The film even goes so far, several scenes later, as to address what “Sabbath” is, with characters asking and answering.
This more clunky writing style is not without provocation in the modern world, but it doesn’t stop us asking the question: Why remake this film at all when the original was so relevant at the time but not now?
The acting is good across the board though, despite the expository dialogue, Gregor Fisher as Post Office worker Macroon and comedian Eddie Izzard as the fallible Captain Waggett. Izzard gives the role a lot of energy, although the characterisation feels a little more toady than simply stiff upper lipped-ness. He is good fun to watch (as a fan of his comedy bit) but Basil Radford is a tough performance to follow! But speaking of performances to follow, it is like they found the same actress for the zealously Religious Mrs. Campbell! Uncanny.

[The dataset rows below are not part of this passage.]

File: config.mk
export PLATFORM = sky130hd
export DESIGN_NAME = mcs_alu
export DESIGN_NICKNAME = d
export VERILOG_FILES = /design/src/rtl/mcs_pkg.sv /design/src/rtl/mcs_alu.sv
export SDC_FILE = /design/constraint.sdc
export NUM_CORES = 1
export LEC_CHECK = 0
export ABC_AREA = 1
export BUFFER_PORTS_ARGS = -buffer_cell sky130_fd_sc_hd__buf_4
export CAP_MARGIN = 20
export CORE_MARGIN = 5
export CORE_UTILIZATION = 60
export DETAILED_ROUTE_END_ITERATION = 7
export PLACE_DENSITY = 0.85
export SYNTH_ARGS = -nofsm -noshare
export SYNTH_HDL_FRONTEND = slang
export SYNTH_SLANG_ARGS = --single-unit
File: constraint.sdc
create_clock -name vclk -period 2.9
set_input_delay 0.435 -clock vclk [all_inputs]
set_output_delay 0.435 -clock vclk [all_outputs]
set_load 0.005 [all_outputs]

It is, for the most part, the original film again but with a new lick of paint, which is somewhat disappointing; there’s no need. While I’ve not read the book it is based off, this film does have a new story element missing from the original. A new character, Mr. Brown is visiting the island and desperate to get a crucial item that is also stowed away on the wrecked ship. Michael Nardone and Gregor Fisher have several scenes that focus on this storyline, but it didn’t feel relevant, it just removes the focus from the islanders and Captain Waggett who have nothing to do with it.
It is a nice movie and does have some funny moments. Something of a twee, easy going movie which in today’s society is dispensable and momentarily distracting. But some of it feels clumsy compared to the original’s straight-forward dedication, which is ridiculous for a remake, a remake that would be struggling for relevance to begin with.
But, it should be said… if it weren’t for the remake, I never would have sought out the original!